Pesticide Regulation in the US
According to the US Environmental Protection Agency (EPA) — the government entity that regulates pesticides — atrazine "is one of the most closely examined pesticides in the marketplace."
Strict Pesticide Regulation
But let's back up. Pesticides are among the most heavily regulated and scrutinized products in commerce. Every pesticide product sold or distributed in the United States, including atrazine, must undergo a stringent safety review and legal registration by the EPA. This process ensures the safety of pesticides to humans and the environment when used according to the label. In fact, pesticides are subject to more safety testing than pharmaceuticals prior to human clinical trials.

The History of Pesticide Regulation
In 1996, Congress unanimously passed a landmark pesticide food safety law called the Food Quality Protection Act (FQPA) which takes the protection of children into special consideration. Atrazine is one of the first pesticides to undergo the rigorous, most up-to-date safety evaluation required by EPA under FQPA and, as a result, was recently re-registered for use in agriculture.
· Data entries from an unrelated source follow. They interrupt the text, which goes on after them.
### config.mk
export PLATFORM = sky130hd
export DESIGN_NAME = rtccal_top
export DESIGN_NICKNAME = d
export VERILOG_FILES = /design/src/common/rtccal_pkg.sv /design/src/common/rtccal_cal_if.sv /design/src/design/rtccal_day_limit.sv /design/src/design/rtccal_top.sv
export VERILOG_INCLUDE_DIRS = /design/src /design/src/common
export SDC_FILE = /design/constraint.sdc
export NUM_CORES = 1
export LEC_CHECK = 0
export BUFFER_PORTS_ARGS = -buffer_cell sky130_fd_sc_hd__clkbuf_2
export CORE_MARGIN = 1
export CORE_UTILIZATION = 38
export DETAILED_ROUTE_END_ITERATION = 8
export PLACE_DENSITY_LB_ADDON = 0.25
export SLEW_MARGIN = 10
export SYNTH_ARGS = -nofsm -noshare
export SYNTH_HDL_FRONTEND = slang
export SYNTH_SLANG_ARGS = --single-unit
### constraint.sdc
create_clock -name core_clk -period 5.78 [get_ports core_clk]
set_input_delay 1.156 -clock core_clk [delete_from_list [all_inputs] [get_ports core_clk]]
set_output_delay 1.156 -clock core_clk [all_outputs]
set_load 0.05 [all_outputs]
### src/common/rtccal_defines.svh
// register map, field positions, reset values and timing counts of the calendar block
`ifndef RTCCAL_DEFINES_SVH
`define RTCCAL_DEFINES_SVH

`define RTCCAL_ADDR_WEEKDAY    4'h3
`define RTCCAL_ADDR_DAY        4'h4
`define RTCCAL_ADDR_MONTH      4'h5
`define RTCCAL_ADDR_YEAR       4'h6
`define RTCCAL_ADDR_TRIM       4'h7
`define RTCCAL_ADDR_ALM_MIN    4'h8
`define RTCCAL_ADDR_ALM_HOUR   4'h9
`define RTCCAL_ADDR_ALM_MASK   4'ha

`define RTCCAL_CENTURY_BIT     7
`define RTCCAL_TRIM_INTV_BIT   7
`define RTCCAL_TRIM_DIR_BIT    6
`define RTCCAL_HOUR_PM_BIT     5

`define RTCCAL_TRIM_RESET      8'h00
`define RTCCAL_DAY_RESET       6'h01
`define RTCCAL_MONTH_RESET     5'h01
`define RTCCAL_YEAR_RESET      8'h00
`define RTCCAL_WEEKDAY_RESET   3'h0
`define RTCCAL_WEEKDAY_LAST    3'h6

`define RTCCAL_SEC_BASE_PULSES 16'h8000
`define RTCCAL_FLAG_DELAY_NS   61000
`define RTCCAL_CLK_PERIOD_NS   4

`endif

### src/common/rtccal_pkg.sv
// types shared by the calendar block
package rtccal_pkg;

  typedef enum logic [2:0] {
    RTCCAL_ALM_IDLE = 3'b001,
    RTCCAL_ALM_WAIT = 3'b010,
    RTCCAL_ALM_HOLD = 3'b100
  } rtccal_alm_state_t;

  typedef logic [5:0] rtccal_day_t;
  typedef logic [4:0] rtccal_month_t;
  typedef logic [7:0] rtccal_year_t;

endpackage

### src/common/rtccal_cal_if.sv
// month and year passed to the month-length decoder, last day returned
interface rtccal_cal_if;
  import rtccal_pkg::*;
  rtccal_month_t month;
  rtccal_year_t  year;
  rtccal_day_t   last_day;
  logic          leap;

  modport cal (output month, output year, input last_day, input leap);
  modport lim (input month, input year, output last_day, output leap);
endinterface

### src/design/rtccal_day_limit.sv
// last day of the current month, with leap-year decode
module rtccal_day_limit
  import rtccal_pkg::*;
(
  rtccal_cal_if.lim cal
);

  logic tens_odd;
  logic [3:0] units;

  assign tens_odd = cal.year[4];
  assign units    = cal.year[3:0];

  // year divisible by four in bcd, 00 included
  always_comb begin
    if (tens_odd) begin
      cal.leap = (units == 4'h2) || (units == 4'h6);
    end else begin
      cal.leap = (units == 4'h0) || (units == 4'h4) || (units == 4'h8);
    end
  end

  always_comb begin
    unique case (cal.month)
      5'h02: begin
        cal.last_day = cal.leap ? 6'h29 : 6'h28;
      end
      5'h04, 5'h06, 5'h09, 5'h11: begin
        cal.last_day = 6'h30;
      end
      default: begin
        cal.last_day = 6'h31;
      end
    endcase
  end

endmodule

### src/design/rtccal_top.sv
// calendar counters, time-count trim and weekly alarm compare
`include "rtccal_defines.svh"

module rtccal_top
  import rtccal_pkg::*;
#(
  parameter int FLAG_DELAY_CYC = `RTCCAL_FLAG_DELAY_NS / `RTCCAL_CLK_PERIOD_NS
)
(
  input  wire logic       core_clk,
  input  wire logic       rst_n,
  input  wire logic       osc_32k,
  input  wire logic [3:0] reg_addr,
  input  wire logic [7:0] reg_wdata,
  input  wire logic       reg_we,
  output logic      [7:0] reg_rdata,
  input  wire logic [6:0] cur_second,
  input  wire logic [6:0] cur_minute,
  input  wire logic [5:0] cur_hour,
  input  wire logic       day_carry,
  input  wire logic       hour_24_mode,
  input  wire logic       power_on_flag,
  input  wire logic       weekly_alarm_enable,
  input  wire logic       weekly_alarm_flag_clear,
  output logic            second_tick,
  output logic            weekly_alarm_flag,
  output logic            alarm_hour_is_pm
);

  // ==========================================================
  // registers
  rtccal_day_t       day_of_month_count;
  rtccal_month_t     month_count;
  logic              century_flag;
  rtccal_year_t      year_count;
  logic [2:0]        weekday_count;
  logic [7:0]        time_count_trim;
  logic [6:0]        weekly_alarm_minute;
  logic [5:0]        weekly_alarm_hour;
  logic [6:0]        weekly_alarm_day_mask;

  logic wr_day;
  logic wr_month;
  logic wr_year;
  logic wr_weekday;
  logic wr_trim;
  logic wr_amin;
  logic wr_ahour;
  logic wr_amask;

  assign wr_weekday = reg_we && (reg_addr == `RTCCAL_ADDR_WEEKDAY);
  assign wr_day     = reg_we && (reg_addr == `RTCCAL_ADDR_DAY);
  assign wr_month   = reg_we && (reg_addr == `RTCCAL_ADDR_MONTH);
  assign wr_year    = reg_we && (reg_addr == `RTCCAL_ADDR_YEAR);
  assign wr_trim    = reg_we && (reg_addr == `RTCCAL_ADDR_TRIM);
  assign wr_amin    = reg_we && (reg_addr == `RTCCAL_ADDR_ALM_MIN);
  assign wr_ahour   = reg_we && (reg_addr == `RTCCAL_ADDR_ALM_HOUR);
  assign wr_amask   = reg_we && (reg_addr == `RTCCAL_ADDR_ALM_MASK);

  // ==========================================================
  // month length
  rtccal_cal_if cal_bus ();

  assign cal_bus.month = month_count;
  assign cal_bus.year  = year_count;

  rtccal_day_limit u_day_limit (
    .cal (cal_bus.lim)
  );

  // ==========================================================
  // calendar counting
  function automatic logic [7:0] bcd_inc(input logic [7:0] v);
    logic [7:0] r;
    r = v;
    if (v[3:0] == 4'h9) begin
      r = {v[7:4] + 4'h1, 4'h0};
    end else begin
      r = {v[7:4], v[3:0] + 4'h1};
    end
    return r;
  endfunction

  logic day_wrap;
  logic month_wrap;
  logic year_wrap;
  logic [7:0] day_next8;
  logic [7:0] month_next8;
  logic [7:0] year_next8;

  assign day_wrap    = day_carry && (day_of_month_count == cal_bus.last_day);
  assign month_wrap  = day_wrap && (month_count == 5'h12);
  assign year_wrap   = month_wrap && (year_count == 8'h99);
  assign day_next8   = bcd_inc({2'h0, day_of_month_count});
  assign month_next8 = bcd_inc({3'h0, month_count});
  assign year_next8  = bcd_inc(year_count);

  always_ff @(posedge core_clk) begin
    if (!rst_n) begin
      day_of_month_count <= `RTCCAL_DAY_RESET;
    end else if (wr_day) begin
      day_of_month_count <= reg_wdata[5:0];
    end else if (day_wrap) begin
      day_of_month_count <= 6'h01;
    end else if (day_carry) begin
      day_of_month_count <= day_next8[5:0];
    end
  end

  always_ff @(posedge core_clk) begin
    if (!rst_n) begin
      month_count <= `RTCCAL_MONTH_RESET;
    end else if (wr_month) begin
      month_count <= reg_wdata[4:0];
    end else if (month_wrap) begin
      month_count <= 5'h01;
    end else if (day_wrap) begin
      month_count <= month_next8[4:0];
    end
  end

  always_ff @(posedge core_clk) begin
    if (!rst_n) begin
      year_count <= `RTCCAL_YEAR_RESET;
    end else if (wr_year) begin
      year_count <= reg_wdata;
    end else if (year_wrap) begin
      year_count <= 8'h00;
    end else if (month_wrap) begin
      year_count <= year_next8;
    end
  end

  always_ff @(posedge core_clk) begin
    if (!rst_n) begin
      century_flag <= 1'b0;
    end else if (wr_month) begin
      century_flag <= reg_wdata[`RTCCAL_CENTURY_BIT];
    end else if (year_wrap) begin
      century_flag <= ~century_flag;
    end
  end

  always_ff @(posedge core_clk) begin
    if (!rst_n) begin
      weekday_count <= `RTCCAL_WEEKDAY_RESET;
    end else if (wr_weekday) begin
      weekday_count <= reg_wdata[2:0];
    end else if (day_carry) begin
      if (weekday_count == `RTCCAL_WEEKDAY_LAST) begin
        weekday_count <= 3'h0;
      end else begin
        weekday_count <= weekday_count + 3'h1;
      end
    end
  end

  // ==========================================================
  // trim register and alarm compare registers
  always_ff @(posedge core_clk) begin
    if (!rst_n) begin
      time_count_trim <= `RTCCAL_TRIM_RESET;
    end else if (power_on_flag) begin
      time_count_trim <= `RTCCAL_TRIM_RESET;
    end else if (wr_trim) begin
      time_count_trim <= reg_wdata;
    end
  end

  // calendar and alarm contents after power-on are simply kept (undefined)
  always_ff @(posedge core_clk) begin
    if (!rst_n) begin
      weekly_alarm_minute   <= 7'h00;
      weekly_alarm_hour     <= 6'h00;
      weekly_alarm_day_mask <= 7'h00;
    end else begin
      if (wr_amin) begin
        weekly_alarm_minute <= reg_wdata[6:0];
      end
      if (wr_ahour) begin
        weekly_alarm_hour <= reg_wdata[5:0];
      end
      if (wr_amask) begin
        weekly_alarm_day_mask <= reg_wdata[6:0];
      end
    end
  end

  always_ff @(posedge core_clk) begin
    if (!rst_n) begin
      reg_rdata <= 8'h00;
    end else begin
      unique case (reg_addr)
        `RTCCAL_ADDR_WEEKDAY:  reg_rdata <= {5'h00, weekday_count};
        `RTCCAL_ADDR_DAY:      reg_rdata <= {2'h0, day_of_month_count};
        `RTCCAL_ADDR_MONTH:    reg_rdata <= {century_flag, 2'h0, month_count};
        `RTCCAL_ADDR_YEAR:     reg_rdata <= year_count;
        `RTCCAL_ADDR_TRIM:     reg_rdata <= time_count_trim;
        `RTCCAL_ADDR_ALM_MIN:  reg_rdata <= {1'b0, weekly_alarm_minute};
        `RTCCAL_ADDR_ALM_HOUR: reg_rdata <= {2'h0, weekly_alarm_hour};
        `RTCCAL_ADDR_ALM_MASK: reg_rdata <= {1'b0, weekly_alarm_day_mask};
        default:               reg_rdata <= 8'h00;
      endcase
    end
  end

  // ==========================================================
  // oscillator pulse sync and one-second divider
  logic osc_s1;
  logic osc_s2;
  logic osc_s3;
  logic osc_rise;

  always_ff @(posedge core_clk) begin
    if (!rst_n) begin
      osc_s1 <= 1'b0;
      osc_s2 <= 1'b0;
      osc_s3 <= 1'b0;
    end else begin
      osc_s1 <= osc_32k;
      osc_s2 <= osc_s1;
      osc_s3 <= osc_s2;
    end
  end

  assign osc_rise = osc_s2 && !osc_s3;

  logic       trim_interval_select;
  logic       trim_direction;
  logic [5:0] trim_magnitude;
  logic       adjust_point;
  logic       skip_adjust;
  logic [15:0] trim_delta;
  logic [15:0] sec_len;
  logic [15:0] pulse_cnt;

  assign trim_interval_select = time_count_trim[`RTCCAL_TRIM_INTV_BIT];
  assign trim_direction       = time_count_trim[`RTCCAL_TRIM_DIR_BIT];
  assign trim_magnitude       = time_count_trim[5:0];

  // second value in bcd: 00, 20, 40 or only 00
  assign adjust_point = trim_interval_select ? (cur_second == 7'h00) :
                        ((cur_second == 7'h00) || (cur_second == 7'h20) ||
                         (cur_second == 7'h40));

  always_comb begin
    if (trim_magnitude == 6'h00) begin
      trim_delta = 16'h0000;
    end else if (!trim_direction) begin
      trim_delta = {9'h000, trim_magnitude - 6'h01, 1'b0};
    end else begin
      trim_delta = 16'h0000 - {9'h000, ~trim_magnitude + 6'h01, 1'b0};
    end
  end

  // only the pulse count changes, the oscillator runs untouched
  always_comb begin
    if (adjust_point && !skip_adjust) begin
      sec_len = `RTCCAL_SEC_BASE_PULSES + trim_delta;
    end else begin
      sec_len = `RTCCAL_SEC_BASE_PULSES;
    end
  end

  // a trim write during an adjust-point second arms a skip that lasts until the running second ends
  always_ff @(posedge core_clk) begin
    if (!rst_n) begin
      skip_adjust <= 1'b0;
    end else if (wr_trim && adjust_point) begin
      skip_adjust <= 1'b1;
    end else if (second_tick) begin
      skip_adjust <= 1'b0;
    end
  end

  always_ff @(posedge core_clk) begin
    if (!rst_n) begin
      pulse_cnt   <= 16'h0000;
      second_tick <= 1'b0;
    end else begin
      second_tick <= 1'b0;
      if (osc_rise) begin
        if (pulse_cnt >= sec_len - 16'h0001) begin
          pulse_cnt   <= 16'h0000;
          second_tick <= 1'b1;
        end else begin
          pulse_cnt <= pulse_cnt + 16'h0001;
        end
      end
    end
  end

  // ==========================================================
  // weekly alarm
  logic alarm_match;
  logic alarm_match_d;
  logic day_enabled;
  logic [15:0] delay_cnt;
  rtccal_alm_state_t alm_state;

  assign day_enabled = (weekday_count != 3'h7) &&
                       weekly_alarm_day_mask[weekday_count];
  // raw hour compare covers pm flag and tens-of-twenty alike
  assign alarm_match = (cur_minute == weekly_alarm_minute) &&
                       (cur_hour == weekly_alarm_hour) && day_enabled;
  assign alarm_hour_is_pm = !hour_24_mode &&
                            weekly_alarm_hour[`RTCCAL_HOUR_PM_BIT];

  always_ff @(posedge core_clk) begin
    if (!rst_n) begin
      alarm_match_d <= 1'b0;
    end else begin
      alarm_match_d <= alarm_match;
    end
  end

  always_ff @(posedge core_clk) begin
    if (!rst_n) begin
      alm_state <= RTCCAL_ALM_IDLE;
      delay_cnt <= 16'h0000;
    end else begin
      unique case (alm_state)
        RTCCAL_ALM_IDLE: begin
          if (alarm_match && !alarm_match_d) begin
            alm_state <= RTCCAL_ALM_WAIT;
            delay_cnt <= 16'h0000;
          end
        end
        RTCCAL_ALM_WAIT: begin
          if (delay_cnt >= 16'(FLAG_DELAY_CYC - 1)) begin
            alm_state <= RTCCAL_ALM_HOLD;
          end else begin
            delay_cnt <= delay_cnt + 16'h0001;
          end
        end
        RTCCAL_ALM_HOLD: begin
          alm_state <= RTCCAL_ALM_IDLE;
        end
        default: begin
          alm_state <= RTCCAL_ALM_IDLE;
        end
      endcase
    end
  end

  // set wins over a clear in the same cycle; disabled alarm reads zero
  always_ff @(posedge core_clk) begin
    if (!rst_n) begin
      weekly_alarm_flag <= 1'b0;
    end else if (!weekly_alarm_enable) begin
      weekly_alarm_flag <= 1'b0;
    end else if (alm_state == RTCCAL_ALM_HOLD) begin
      weekly_alarm_flag <= 1'b1;
    end else if (weekly_alarm_flag_clear) begin
      weekly_alarm_flag <= 1'b0;
    end
  end

endmodule

[After elaboration in Yosys (flattened, before gate mapping)]
Cells that the tools add are included.
Operators by class
  $add $sub $neg: 14
  magnitude comparators: 3
  reductions and logical operators: 51
  bitwise logic cells: 3
  mux-type cells: 39
  equal/unequal tests: 35
Operators with widths (number)
  $mux 16: 6
  $pmux 8 s8: 1
  $add 16x1->16 const B: 2
  $mux 8: 4
  $pmux 16 s2: 1
  $eq 4x4->1 const B: 7
  $eq 4x3->1 const B: 6
  $mux 6: 4
  $mux 5: 4
  $logic_and 1x1->1: 19
  $reduce_bool 3->1: 6
  $add 16x16->16 const A: 1
  $add 4x1->4 const B: 4
  $ge 16x14->1 const B: 1
  $ge 16x16->1: 1
  $sub 16x1->16 const B: 1
  $mux 3: 5
  $eq 6x6->1: 2
  $pmux 6 s2: 1
  $reduce_and 2->1: 6
  $mux 1: 11
  $eq 5x3->1 const B: 2
  $eq 5x5->1 const B: 2
  $reduce_bool 2->1: 5
  31 further kinds: 43
Word-level totals
  bits in registers: 101
  word-level logic and storage cells: 168

[Logic depth before layout (Yosys ltp)]
  depth in word-level cells: 12
  gate-level depth with buffers: 19
  mapped depth without buffers: 17

[By module]
From an unflattened synthesis, not the netlist that was laid out.
Unflattened totals
  cell total of the unflattened synthesis: 746
  area total of the unflattened synthesis: 6099.6 um^2
By module, submodules not included
  rtccal_top: area each 5994.5 um^2, seq. area each 2021.9 um^2, cells each 730, instances 1
  rtccal_day_limit: area each 105.1 um^2, seq. area each 0.0 um^2, cells each 16, instances 1

[Least setup slack after synthesis]
OpenSTA, ideal clock, no wires.
  path kind: input -> register
  start: in cur_second[1]
  end: reg pulse_cnt[10]
  setup slack: 0.845 ns
  required time: 5.652 ns
  stages: 16
  setup time: 0.128 ns
  arrival time: 4.808 ns
  cells stage by stage: or4_1 or3_1 a311oi_1 nand3_1 ha_1 o21ai_0 o21ai_1 ha_1 xor2_1 ha_1 nand4_1 nor4_1 a21oi_1 o21ai_1 clkbuf_1 nor2_1
Between the ends
  word-level cells in the longest chain between the ends: 9
Ends and longest elaborated chain
  start, declared: RTL line rtccal_top.sv:17  | input wire logic [6:0] cur_second,
  $eq 7x6->1 or $logic_not 7->1 (tied branches): RTL line rtccal_top.sv:243, rtccal_top.sv:242
  $logic_or 1x1->1 (2 in series): RTL line rtccal_top.sv:243  | ((cur_second == 7'h00) || (cur_second == 7'h20) ||
  $mux 1 (*): RTL line rtccal_top.sv:242  | assign adjust_point = trim_interval_select ? (cur_second == 7'h00) :
  $logic_and 1x1->1 (*): RTL line rtccal_top.sv:258  | if (adjust_point && !skip_adjust) begin
  $mux 16 (*): RTL line rtccal_top.sv:258
  $sub 16x1->16 (*): RTL line rtccal_top.sv:283  | if (pulse_cnt >= sec_len - 16'h0001) begin
  $ge 16x16->1 (*): RTL line rtccal_top.sv:283
  $mux 16 (*): RTL line rtccal_top.sv:283
  end signal, assigned: RTL line rtccal_top.sv:287  | pulse_cnt <= pulse_cnt + 16'h0001;
  end, declared: RTL line rtccal_top.sv:235  | logic [15:0] pulse_cnt;
Mark *: on every way between the ends. The rest lies on a longest branch, timed or not.
A chain may end at the register's enable or synchronous reset.

[Worst setup path after layout]
  start: in cur_second[1]
  end: reg pulse_cnt[0]
The elaborated chain is that of the path after synthesis.

==> results.cfg <==
[grt]
grt_usage_pct = 20.8
grt_overflow = 0
grt_max_degree = 38
first_global_vias = 4996
antenna_found_initial = 0
grt_pass1_wl_mm = 26.3

[cells_and_area]
drive_gt1_share_pct = 10.8
fin_nets = 835
synthToLayoutAreaGrowth_pct = 10.9
final_cells = 982
stdcell_area_um2 = 6720
utilization_pct = 43.7
n_antenna_cell = 0

[routing]
vias_per_cell = 5.63
via_count = 5528
drc_errors = 0
final_antenna_net_count = 0
drt_iter0_markers = 397
wire_per_inst_um = 16.9
drt-total-wl_mm = 16.6
dr.pass1.iters = 5

[clock_network]
htree_levels = 3
clk-insertion-delay-late_ps = 360
cts_tree = done
post_cts_buffers = 0
cts.sinks = 101
cts_buffers = 9
clk_pin_slew_ps = 80
post_cts_resized = 0
clockRootBuffer = clkbuf_16
ctsHoldBuffers = 0
max-clock-path-buffers = 2

[critical_path]
rr_endpoint = pulse_cnt[0]
slowest_delay_ps = 500
cp_cell_sequence = clkbuf_2, or4_1, or3_1, a311oi_1, nand3_1, ha_1, o21ai_0, o21ai_1, ha_1, xor2_1, ha_1, nand4_1, nor4_1, a21oi_1, o21ai_1, buf_4, nor2_1
critPathLaunchType = input pin
cp_data_required_time_ps = 6030
cp.depth = 17
critPathCaptureType = register
reg2reg_from = time_count_trim[7]
r2r_slack_ps = 1760
critPathMaxFanout = 15
cp_common_cell = ha_1
critical-path-top-delay-family = simple AND/OR/NAND/NOR gates
reg2regPathDepth = 16
arrival_ps = 5000
path_class = in -> reg
slowest_stage = or4_1
cp_num_buf_inv = 2

[pwr]
switching_share_pct = 27.1
power.leakage_nw = 2.63
peakVddDrop_v = 0.000139
combinationalPowerShare_pct = 8.9
finalPower_mw = 1.49
clock_power_share_pct = 42.3
seqPwrFrac_pct = 48.8
power.density_nw_per_um2 = 221
p_int_mw = 1.08
p_sw_mw = 0.404

[placed_design]
place_congestion = 0.918
dpl.hpwl_mm = 12.2
placedCellCount = 966
place_ws_ps = 680
placement.cell_area_um2 = 6420
port_buffers = 51

[min_path]
hold_class = reg -> reg
hold_path_end = osc_s2
hold_depth = 1
min_from = osc_s1

[sta]
fin_ws_ps = 1030
slew_headroom_pct = 20.6
min_period_ps = 4750
grt_setup_unrepaired = false
period_share_pct = 82.2
holdWs_ps = 438
hold_viol = 0
slew_violations = 0
skew_ps = 10.9
setup_viol = 0
tns_ps = 0
max_freq_mhz = 210
tightest_slew_ps = 1180

[synth]
synth_nets = 813
synth_flop_cell = dfxtp_1
synthCells = 744
synth.distinct_cells = 67
syn_area_um2 = 6060
syn_avg_cell_area_um2 = 8.14
async_flop_share_pct = 0
yosysSeqAreaShare_pct = 33.4
yosysWarnings = 0
synth-edff-count = 0
ys_ff_latch = 101

[floorplan]
die_area_um2 = 16400
rows = 45
io_pins = 52
die_w_um = 128
die-height_um = 128
core_um2 = 15400
start_util_pct = 39.4

[outcome]
outcome = finished, final reports clean

[flow_run]
cap_viol_max_count = 0
## Yosys cell counts, types with 6 or more instances
cell type / number / area, um2
nand4_1: 9 / 56.3
a22oi_1: 9 / 67.6
nor2b_1: 14 / 87.6
nor3_1: 27 / 135
mux2i_1: 34 / 340
a21o_1: 6 / 45.0
and3_1: 12 / 75.1
o211ai_1: 8 / 60.1
or3_1: 13 / 81.3
and2_1: 8 / 50.1
a211oi_1: 7 / 52.6
nand3_1: 29 / 145
clkbuf_1: 32 / 120
inv_1: 13 / 48.8
nand2b_1: 11 / 68.8
ha_1: 28 / 350
xor2_1: 39 / 342
a21oi_1: 42 / 210
nand2_1: 55 / 206
o21ai_0: 34 / 170
xnor2_1: 15 / 131
dfxtp_1: 101 / 2020
nor4_1: 11 / 68.8
nor3b_1: 6 / 45.0
buf_1: 6 / 22.5
nor2_1: 96 / 360
a31oi_1: 11 / 68.8
## state kept, by name (all words and copies together) (netlist names), 3 cells and up
signal and cells:
day_of_month_count 6, pulse_cnt 16, reg_rdata 8, alm_state 3
cal_bus.month 5, cal_bus.year 8, weekday_count 3, delay_cnt 16
weekly_alarm_day_mask 7, weekly_alarm_hour 6, time_count_trim 8, weekly_alarm_minute 7
## cell type report
class	instances	area (um2)
clock inverter	5	51.3
timing repair buffer	53	270
multi-input combinational	587	3810
fill	1529	8650
inverter	14	52.6
sequential	101	2020
tap	211	264
clock buffer	11	253
## layout by cell type, fill, tap and decap left out, types with 11 or more instances in the layout
cell type	count
dfxtp_1	101
nor2_1	96
and3_1	12
nand2b_1	11
ha_1	28
nand2_1	55
clkbuf_2	51
a31oi_1	11
o21ai_0	34
xnor2_1	15
inv_1	13
a21oi_1	42
nor3_1	27
nor2b_1	14
mux2i_1	34
nand3_1	29
or3_1	13
xor2_1	39
nor4_1	11
## power groups by stage
stage	Clock, mW	Sequential [mW]	Combinational, mW
4_1_cts	0.641	0.726	0.132
6_report	0.629	0.726	0.132
3_5_place_dp	0	0.742	0.131
2_1_floorplan	0	0.739	0.0836
3_3_place_gp	0	0.741	0.129
5_1_grt	0.664	0.728	0.145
Further, in 2006 EPA looked at all of the triazine herbicides together — atrazine, simazine and propazine — and determined they pose "no harm that would result to the general U.S. population, infants, children or other major identifiable subgroups of consumers."

Visit EPA's Atrazine Web Page >

EPA officials weigh in on frog science
EPA officials continue to affirm that recently reported studies claiming to show that atrazine is dangerous to frogs are based on insufficient data and do not demonstrate any cause and effect relationship between atrazine and reported effects in amphibians.